Sorry for the PDF link but this FDA brochure
([http://www.google.com/url?sa=t&rct=j&q=http%3A%2F%2F...](http://www.google.com/url?sa=t&rct=j&q=http%3A%2F%2Fwww.cfsan.fda.gov%2F~dms%2Fwgtloss.html&source=web&cd=1&ved=0CEAQFjAA&url=http%3A%2F%2Fweightnomoreohio.com%2Fpdfs%2FDHHSPublication_92-1189.pdf&ei=jV3BTvzPK-
OfiQLPtvyqAw&usg=AFQjCNHPxRCNIBYCJ8CSHHVHT9CpE47x6Q&cad=rja)) lays it out
pretty nicely.

------
brudgers
Because "dieting" carries a connotation of sacrifice and limited duration, it
is unsurprising that the weight loss associated with dieting tends to be short
lived - without a change of habit, you lose the ten pounds and then what?

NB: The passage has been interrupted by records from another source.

--- config.mk ---
export PLATFORM = sky130hd
export DESIGN_NAME = instr_encoder_flat
export DESIGN_NICKNAME = d
export VERILOG_FILES = /design/src/rtl/riscv_enc_pkg.sv /design/src/rtl/instr_encoder_if.sv /design/src/rtl/imm_field_pack.sv /design/src/rtl/instr_encoder.sv /design/src/flat_wrapper.sv
export SDC_FILE = /design/constraint.sdc
export NUM_CORES = 1
export LEC_CHECK = 0
export BUFFER_PORTS_ARGS = -buffer_cell sky130_fd_sc_hd__buf_2
export CAP_MARGIN = 10
export CORE_MARGIN = 2
export CORE_UTILIZATION = 45
export DETAILED_ROUTE_END_ITERATION = 10
export PLACE_DENSITY = 0.81
export SKIP_LAST_GASP = 1
export SYNTH_ARGS = -nofsm -noshare
export SYNTH_HDL_FRONTEND = slang
export SYNTH_SLANG_ARGS = --single-unit
export TNS_END_PERCENT = 10
--- constraint.sdc ---
create_clock -name clk -period 3.9 [get_ports clk]
set_input_delay 0.39 -clock clk [delete_from_list [all_inputs] [get_ports clk]]
set_output_delay 0.39 -clock clk [all_outputs]
set_load 0.05 [all_outputs]
--- src/rtl/riscv_enc_pkg.sv ---
// Shared RV32I encoding constants, field bundle and format classification.
// Used by both the instruction encoder and the immediate decode path.
package riscv_enc_pkg;

    localparam logic [6:0] OP_R    = 7'b0110011;
    localparam logic [6:0] OP_I    = 7'b0010011;
    localparam logic [6:0] OP_S    = 7'b0100011;
    localparam logic [6:0] OP_B    = 7'b1100011;
    localparam logic [6:0] OP_LOAD = 7'b0000011;

    localparam int IMM_IS_MIN = -2048;
    localparam int IMM_IS_MAX = 2047;
    localparam int IMM_B_MIN  = -4096;
    localparam int IMM_B_MAX  = 4094;

    typedef enum logic [1:0] {
        FMT_R,
        FMT_I,
        FMT_S,
        FMT_B
    } fmt_e;

    typedef struct packed {
        logic [6:0]  opcode;
        logic [4:0]  rd;
        logic [4:0]  rs1;
        logic [4:0]  rs2;
        logic [2:0]  funct3;
        logic [6:0]  funct7;
        logic [31:0] imm;
    } enc_fields_t;

    function automatic fmt_e fmt_of(input logic [6:0] op);
        fmt_e f;
        case (op)
            OP_R:          f = FMT_R;
            OP_S:          f = FMT_S;
            OP_B:          f = FMT_B;
            OP_I, OP_LOAD: f = FMT_I;
            default:       f = FMT_I;
        endcase
        return f;
    endfunction

endpackage

--- src/rtl/instr_encoder_if.sv ---
// Field-bundle input stream and encoded-word output stream of the encoder.
interface instr_encoder_if;

    logic        in_valid;
    logic        in_ready;
    logic [6:0]  in_opcode;
    logic [4:0]  in_rd;
    logic [4:0]  in_rs1;
    logic [4:0]  in_rs2;
    logic [2:0]  in_funct3;
    logic [6:0]  in_funct7;
    logic [31:0] in_imm;

    logic        out_valid;
    logic        out_ready;
    logic [31:0] out_instr;
    logic        out_err;

    modport slave (
        input  in_valid, in_opcode, in_rd, in_rs1, in_rs2, in_funct3, in_funct7, in_imm,
        output in_ready,
        output out_valid, out_instr, out_err,
        input  out_ready
    );

    modport master (
        output in_valid, in_opcode, in_rd, in_rs1, in_rs2, in_funct3, in_funct7, in_imm,
        input  in_ready,
        input  out_valid, out_instr, out_err,
        output out_ready
    );

endinterface

--- src/rtl/imm_field_pack.sv ---
// Combinational format mux: packs S1 fields into an RV32I word and flags
// immediates that are out of range or (for branches) misaligned.
module imm_field_pack
    import riscv_enc_pkg::*;
(
    input  enc_fields_t fields_i,
    output logic [31:0] instr_o,
    output logic        err_o
);

    logic signed [31:0] simm;
    fmt_e               fmt;

    assign simm = $signed(fields_i.imm);
    assign fmt  = fmt_of(fields_i.opcode);

    always_comb begin
        instr_o = '0;
        err_o   = 1'b0;
        case (fmt)
            FMT_R: begin
                instr_o = {fields_i.funct7, fields_i.rs2, fields_i.rs1,
                           fields_i.funct3, fields_i.rd, fields_i.opcode};
            end
            FMT_S: begin
                instr_o = {fields_i.imm[11:5], fields_i.rs2, fields_i.rs1,
                           fields_i.funct3, fields_i.imm[4:0], fields_i.opcode};
                err_o   = (simm < IMM_IS_MIN) || (simm > IMM_IS_MAX);
            end
            FMT_B: begin
                instr_o = {fields_i.imm[12], fields_i.imm[10:5], fields_i.rs2, fields_i.rs1,
                           fields_i.funct3, fields_i.imm[4:1], fields_i.imm[11], fields_i.opcode};
                // Odd values above IMM_B_MAX fall out via the alignment term too.
                err_o   = (simm < IMM_B_MIN) || (simm > IMM_B_MAX) || fields_i.imm[0];
            end
            default: begin
                instr_o = {fields_i.imm[11:0], fields_i.rs1, fields_i.funct3,
                           fields_i.rd, fields_i.opcode};
                err_o   = (simm < IMM_IS_MIN) || (simm > IMM_IS_MAX);
            end
        endcase
    end

endmodule

--- src/rtl/instr_encoder.sv ---
// Two-stage RV32I instruction encoder with valid/ready streams on both sides
// and saturating counters of delivered words and delivered error words.
module instr_encoder
    import riscv_enc_pkg::*;
#(
    parameter int unsigned CNT_W = 16
) (
    input  logic             clk,
    input  logic             rst,
    instr_encoder_if.slave   bus,
    output logic [CNT_W-1:0] enc_count,
    output logic [CNT_W-1:0] err_count
);

    enc_fields_t      s1_q;
    enc_fields_t      s1_d;
    logic             s1_valid_q;

    logic             out_valid_q;
    logic [31:0]      out_instr_q;
    logic             out_err_q;

    logic [31:0]      pack_instr;
    logic             pack_err;

    logic             s2_adv;
    logic             in_ready;
    logic             out_fire;

    logic [CNT_W-1:0] enc_count_q, enc_count_d;
    logic [CNT_W-1:0] err_count_q, err_count_d;

    assign s2_adv   = !out_valid_q || bus.out_ready;
    assign in_ready = !s1_valid_q || s2_adv;
    assign out_fire = out_valid_q && bus.out_ready;

    assign s1_d = '{opcode: bus.in_opcode, rd: bus.in_rd, rs1: bus.in_rs1, rs2: bus.in_rs2,
                    funct3: bus.in_funct3, funct7: bus.in_funct7, imm: bus.in_imm};

    imm_field_pack u_pack (
        .fields_i (s1_q),
        .instr_o  (pack_instr),
        .err_o    (pack_err)
    );

    always_comb begin
        enc_count_d = enc_count_q;
        err_count_d = err_count_q;
        if (out_fire) begin
            if (enc_count_q != '1) begin
                enc_count_d = enc_count_q + CNT_W'(1);
            end
            if (out_err_q && (err_count_q != '1)) begin
                err_count_d = err_count_q + CNT_W'(1);
            end
        end
    end

    always_ff @(posedge clk) begin
        if (rst) begin
            s1_q        <= '0;
            s1_valid_q  <= 1'b0;
            out_valid_q <= 1'b0;
            out_instr_q <= '0;
            out_err_q   <= 1'b0;
            enc_count_q <= '0;
            err_count_q <= '0;
        end else begin
            // S2 reloads only when S1 holds a word; a bubble just drops out_valid.
            if (s2_adv) begin
                out_valid_q <= s1_valid_q;
                if (s1_valid_q) begin
                    out_instr_q <= pack_instr;
                    out_err_q   <= pack_err;
                end
            end
            if (in_ready) begin
                s1_valid_q <= bus.in_valid;
                if (bus.in_valid) begin
                    s1_q <= s1_d;
                end
            end
            enc_count_q <= enc_count_d;
            err_count_q <= err_count_d;
        end
    end

    assign bus.in_ready  = in_ready;
    assign bus.out_valid = out_valid_q;
    assign bus.out_instr = out_instr_q;
    assign bus.out_err   = out_err_q;
    assign enc_count     = enc_count_q;
    assign err_count     = err_count_q;

endmodule

--- src/flat_wrapper.sv ---
// flat-port wrapper written by rule: the top's interface ports become plain ports
module instr_encoder_flat import riscv_enc_pkg::*;
#(
    parameter int unsigned CNT_W = 16
)
  (clk, rst, enc_count, err_count, bus_in_valid, bus_in_opcode, bus_in_rd, bus_in_rs1, bus_in_rs2, bus_in_funct3, bus_in_funct7, bus_in_imm, bus_in_ready, bus_out_valid, bus_out_instr, bus_out_err, bus_out_ready);
  instr_encoder_if bus_i ();
  input  logic clk;
  input  logic rst;
  output logic [CNT_W-1:0] enc_count;
  output logic [CNT_W-1:0] err_count;
  input wire logic [$bits(bus_i.in_valid)-1:0] bus_in_valid;
  input wire logic [$bits(bus_i.in_opcode)-1:0] bus_in_opcode;
  input wire logic [$bits(bus_i.in_rd)-1:0] bus_in_rd;
  input wire logic [$bits(bus_i.in_rs1)-1:0] bus_in_rs1;
  input wire logic [$bits(bus_i.in_rs2)-1:0] bus_in_rs2;
  input wire logic [$bits(bus_i.in_funct3)-1:0] bus_in_funct3;
  input wire logic [$bits(bus_i.in_funct7)-1:0] bus_in_funct7;
  input wire logic [$bits(bus_i.in_imm)-1:0] bus_in_imm;
  output wire logic [$bits(bus_i.in_ready)-1:0] bus_in_ready;
  output wire logic [$bits(bus_i.out_valid)-1:0] bus_out_valid;
  output wire logic [$bits(bus_i.out_instr)-1:0] bus_out_instr;
  output wire logic [$bits(bus_i.out_err)-1:0] bus_out_err;
  input wire logic [$bits(bus_i.out_ready)-1:0] bus_out_ready;
  assign bus_i.in_valid = bus_in_valid;
  assign bus_i.in_opcode = bus_in_opcode;
  assign bus_i.in_rd = bus_in_rd;
  assign bus_i.in_rs1 = bus_in_rs1;
  assign bus_i.in_rs2 = bus_in_rs2;
  assign bus_i.in_funct3 = bus_in_funct3;
  assign bus_i.in_funct7 = bus_in_funct7;
  assign bus_i.in_imm = bus_in_imm;
  assign bus_in_ready = bus_i.in_ready;
  assign bus_out_valid = bus_i.out_valid;
  assign bus_out_instr = bus_i.out_instr;
  assign bus_out_err = bus_i.out_err;
  assign bus_i.out_ready = bus_out_ready;
  instr_encoder #(.CNT_W(CNT_W)) u_core (.clk(clk), .rst(rst), .bus(bus_i), .enc_count(enc_count), .err_count(err_count));
endmodule
==> impl_metrics.yaml, run 1 <==
outcome:
  outcome: "complete, no violations"
critical_path:
  rr_worst_depth: 5
  worstPathArrival_ns: 2.56
  worstPathRequired_ns: 4.22
  cpMostUsedCell: "nand2_1"
  cp_cell_sequence: "nor2b_1 > nand2_1 > nand2_2 > nand2_1 > a21oi_1"
  crit_type: "flop to flop"
  critPathSlowestCell: "nand2_2"
  cp_max_fo: 64
  worst_setup_path_start_kind: "flop"
  cpPeakStageDelay_ns: 0.85
  end_kind: "flop"
synthesis:
  synthCells: 644
  synth.most_common_cell: "nand2_1"
  synth_edf_count: 0
  synth_seq_cells: 131
  syn_area_mm2: 0.005250
  synth_top_area_share_pct: 49.95
  avgSynthCellArea_um2: 8.152
  ys_warn_count: 0
  synth.distinct_cells: 37
  async_flop_share_pct: 0
  synth_seq_area_share_pct: 49.95
  synth_area_leader_cell: "dfxtp_1"
  yosys-top-cells-count: "nand2_1 (186), dfxtp_1 (131), a21oi_1 (86)"
  synth_ff_type: "dfxtp_1"
  synth_area_leaders: "dfxtp_1 (50%), nand2_1 (13%), a21oi_1 (8.2%), nor2_1 (3.4%), xor2_1 (3.3%)"
  synth_fp_nets: 714
placed_design:
  numPortBuffers: 134
  dp_hpwl_um: 8189
  gp_congestion: 0.8745
  placed_area_mm2: 0.005971
floorplanning:
  initial_utilization_pct: 45.98
  core_area_mm2: 0.01142
  rows: 39
  ios: 135
  chipWidth_um: 112.0
  fp.dieArea_mm2: 0.01255
  fp.dieH_um: 112.0
finish:
  finish.net_count: 829
  final_area_mm2: 0.006569
  syn_to_final_growth_pct: 25.12
  drive_gt1_share_pct: 22.57
power_and_ir_drop:
  powerDensity_mw_per_mm2: 497.9
  total_power_mw: 3.271
  power.leakage_nw: 2.746
  ir_worst_vdd_uv: 278.6
global_route:
  grt_start_max_net_pins: 65
  antenna_found_initial: 0
  grt_pass1_wl_um: 20600
  grt_pass1_vias: 4291
  grt-ovfl-total: 0
  gr-usage-all-layers_pct: 20.01
clocking:
  cts_sinks: 131
  cts_root_buf: "clkbuf_16"
  ctsResizeCount: 0
  cts_tree: "yes"
  holdBufCountCts: 0
  clock_path_buffers: 2
  insertion_delay_ns: 0.41
  numCtsBuffers: 17
  cts_setup_buffers: 0
  clk_pin_slew_worst_paths_ns: 0.06
  h-tree-depth: 4
route:
  drt_iter0_drc: 383
  num_vias: 4750
  finalWirelength_um: 12480
  ant_nets: 0
  vias_per_cell: 5.191
  wl_per_cell_um: 13.64
  drc: 0
  firstDrtPassIters: 4
timing:
  relSlewSlack_pct: 22.12
  drv_slew: 0
  rsz0062_at_grt: "no"
  fin_setup_tns_ns: 0
  period_share_pct: 57.43
  fmax_mhz: 446.5
  clock_skew_ns: 0.006717
  worstMarginPinSlew_ns: 1.164
  finalSetupViolations: 0
  period_needed_ns: 2.240
  hold_viol_final: 0
hold_path:
  holdCritPathClass: "input port to flop"
  hold_path_depth: 3
job:
  maxCapViolCount: 0
==> placed cells by master (no fill, tap or decap), types with 2 or more instances in the layout <==
cell,instances
clkbuf_8,3
nand3_1,14
a211oi_1,9
xor2_1,20
ha_1,2
o31ai_1,2
clkinv_2,2
buf_2,133
clkinv_4,4
dfxtp_1,131
bufinv_16,2
nor2_1,48
and2_1,2
nand4b_1,2
nand2b_1,2
mux2i_1,13
and3_1,12
o211ai_1,11
buf_4,3
and4_1,5
xnor2_1,4
clkbuf_16,17
a311oi_1,8
nand4_1,11
clkinvlp_4,2
nor3_1,4
inv_1,2
or4_1,2
nor4_1,7
or3_1,4
nand2_1,185
a21oi_1,86
o21ai_0,5
==> critical path, delay by kind of cell (launching register included) <==
kind,cells,cell delay (ns)
flip-flops,1,0.38
AND/OR/NAND/NOR,4,1.52
AO/OA/AOI/OAI,1,0.21
==> through the flow <==
step / hold slack, ns / setup slack [ns] / std cells / util [%]
6_report: 0.2145 / 1.660 / 915 / 57.53
5_1_grt: 0.2055 / 1.336 / 914 / 57.51
4_1_cts: 0.1982 / 1.644 / 914 / 57.51
3_5_place_dp: 0.4434 / 1.575 / 883 / 52.29
3_3_place_gp: 0.4389 / 1.632 / 883 / 52.29
2_1_floorplan: 0.4322 / 1.660 / 644 / -
==> registers in the layout (all words and copies together) (netlist names) <==
register / flops
u_core.bus.out_err: 1
u_core.err_count: 16
u_core.s1_valid_q: 1
u_core.bus.out_valid: 1
u_core.bus.out_instr: 32
u_core.enc_count: 16
u_core.s1_q: 64
==> final timing paths <==
path	end	startpoint	slack, ns
max	u_core.s1_q[29]	u_core.bus.out_valid	1.66
min reg2reg	u_core.bus.out_instr[19]	u_core.s1_q[51]	0.45
min	u_core.s1_q[7]	bus_in_imm[7]	0.21
max reg2reg	u_core.s1_q[29]	u_core.bus.out_valid	1.66
==> layer usage <==
layer / vias up / GRT usage, % / part of all wire, %
met1: 2174 / 26.77 / 47
met2: 122 / 32.69 / 47
li1: 2442 / - / -
met5: - / 0 / 0
met3: 12 / 5.022 / 5.7
met4: 0 / 5.122 / 0.95
==> report_power, final <==
part / total (mW) / switching [mW] / internal (mW)
Sequential: 1.43 / 0.0391 / 1.39
Combinational: 0.254 / 0.173 / 0.0815
Clock: 1.58 / 0.592 / 0.992
Total: 3.27 / 0.804 / 2.47
==> layout make-up <==
type | count | area [um^2]
Antenna cell | 1 | 2.502
Fill cell | 1072 | 4850
Clock inverter | 11 | 128.9
Inverter | 2 | 7.507
Multi-Input combinational cell | 471 | 2474
Sequential cell | 131 | 2623
Timing Repair Buffer | 136 | 688.2
Clock buffer | 20 | 466.7
Tap cell | 143 | 178.9
==> cell families (layout without fill, tap and decap cells) <==
kind of cell / count (synthesis) / after routing / synth area share (%)
AOI/OAI and AO/OA: 127 / 127 / 14.51
buffers and inverters: 42 / 169 / 3.146
muxes: 13 / 13 / 2.478
xor gates and xnor gates: 24 / 24 / 4.004
DFF: 131 / 131 / 49.95
other: 0 / 1 / 0
and+or+nand+nor: 305 / 305 / 25.43
adders and majority gates: 2 / 2 / 0.4766
Power figures use the tool's default switching activity.
==> run 2: changes to the inputs <==
==> constraint.sdc (replaced) <==
create_clock -name clk -period 2.2 [get_ports clk]
set_input_delay 0.22 -clock clk [delete_from_list [all_inputs] [get_ports clk]]
set_output_delay 0.22 -clock clk [all_outputs]
set_load 0.05 [all_outputs]
==> impl_metrics.yaml, run 2 (same netlist as run 1, synthesis figures left out) <==
critical_path:
  cp_cell_sequence: "nor2b_1 > nand2_1 > and2_2 > buf_4 > nand2_1 > a21oi_1"
  cpPeakStageDelay_ns: 0.42
  crit_buf_inv: 1
  worstPathArrival_ns: 2.16
  crit_type: "flop to flop"
  cp_max_fo: 30
  critPathSlowestCell: "and2_2"
  worstPathRequired_ns: 2.47
  end_kind: "flop"
  cpMostUsedCell: "nand2_1"
  worst_setup_path_start_kind: "flop"
  crit_family: "simple AND/OR/NAND/NOR gates"
timing:
  period_share_pct: 85.97
  finalSetupViolations: 0
  clock_skew_ns: 0.007770
  fmax_mhz: 528.7
  period_needed_ns: 1.891
  rsz0062_at_grt: "no"
  relSlewSlack_pct: 61.01
  fin_setup_tns_ns: 0
  layout_setup_ws_ns: 0.3087
  drv_slew: 0
  hold_viol_final: 0
  worstMarginPinSlew_ns: 0.5828
power_and_ir_drop:
  powerDensity_mw_per_mm2: 857.0
  ir_worst_vdd_uv: 531.5
  total_power_mw: 5.734
  power.leakage_nw: 2.803
finish:
  final_cell_mix: "nand2_1 (185), buf_2 (133), dfxtp_1 (130)"
  syn_to_final_growth_pct: 27.45
  largest_register_ffs: 64
  finish.net_count: 839
  utilization_pct: 58.60
  final_common_cell: "nand2_1"
  drive_gt1_share_pct: 23.53
  largest_register: "u_core.s1_q"
clocking:
  holdBufCountCts: 0
  cts_setup_buffers: 0
  insertion_delay_ns: 0.41
  numCtsBuffers: 17
  cts_root_buf: "clkbuf_16"
  ctsResizeCount: 0
  clk_pin_slew_worst_paths_ns: 0.06
  clock_path_buffers: 2
  h-tree-depth: 4
  cts_tree: "yes"
  cts_sinks: 131
floorplanning:
  ios: 135
  fp.dieArea_mm2: 0.01255
  rows: 39
  core_area_mm2: 0.01142
  chipWidth_um: 112.0
  initial_utilization_pct: 45.98
  fp.dieH_um: 112.0
outcome:
  outcome: "complete, no violations"
global_route:
  antenna_found_initial: 0
  grt_pass1_vias: 4408
  grt_start_max_net_pins: 48
  gr-usage-all-layers_pct: 20.78
  grt-ovfl-total: 0
  grt_pass1_wl_um: 21120
route:
  ant_nets: 0
  drt_iter0_drc: 359
  drc: 0
  finalWirelength_um: 12900
  num_vias: 4861
  firstDrtPassIters: 5
  wl_per_cell_um: 13.93
  vias_per_cell: 5.249
job:
  maxCapViolCount: 0
hold_path:
  holdCritPathClass: "input port to flop"
placed_design:
  numPortBuffers: 134
  dp_hpwl_um: 8742
  gp_congestion: 0.8503
  place_ws_ns: 0.3033
-- run 2: cell types whose count changed in the layout (fill, tap and decap cells not counted), sizes merged --
cell      change
clkinvlp      +1
buf          +10
-- run 2: per-stage QoR --
stage	cells	instance area, um^2	hold slack, ns
after CTS	925	6689	0.02898
after floorplan	644	5251	0.3374
after detailed placement	893	6110	0.4437
after global placement	893	6110	0.4393
after global routing	925	6689	0.03261
final	926	6691	0.04522
-- run 2: final cells by class --
type | count | area, um^2
Clock buffer | 20 | 446.7
Sequential cell | 131 | 2624
Antenna cell | 1 | 2.502
Fill cell | 1041 | 4727
Clock inverter | 12 | 132.6
Timing Repair Buffer | 146 | 825.8
Tap cell | 143 | 178.9
Multi-Input combinational cell | 471 | 2474
Inverter | 2 | 7.507
-- run 2: worst paths after layout --
kind,from,end,slack (ns),depth (start not counted)
max reg2reg,u_core.bus.out_valid,u_core.s1_q[13],0.31,6
max,u_core.bus.out_valid,u_core.s1_q[13],0.31,6
min,bus_in_imm[31],u_core.s1_q[31],0.05,3
min reg2reg,u_core.s1_q[49],u_core.bus.out_instr[17],0.45,2
-- run 2: metal layers --
layer  up-vias  wire length (um)  track usage [%]
met4         0               167            6.423
li1       2466                 -                -
met2       158              5978            32.77
met3        12               973            7.235
met5         -                 0                0
met1      2225              5777            27.08
-- run 2: tightest hold or removal path, delay by kind of cell --
family	cells	cell delay [ns]
and+or+nand+nor	1	0.04
AOI/OAI and AO/OA	1	0.05
buffers and inverters	1	0.10
-- run 2: report_power, final --
| part | total [mW] | internal [mW] | switching [mW] |
|---|---|---|---|
| sequential | 2.54 | 2.47 | 0.0675 |
| clock | 2.71 | 1.70 | 1.02 |
| combinational | 0.481 | 0.164 | 0.317 |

Once I am about to eat something, I have already had ample opportunity to read
the damn label on a can of Pringles, if I really cared.

That's not to say that providing an SMS about calories isn't a way to make
money - offering dieting advice which is ineffective over the long term
appears to be a potentially profitable endeavor for many people.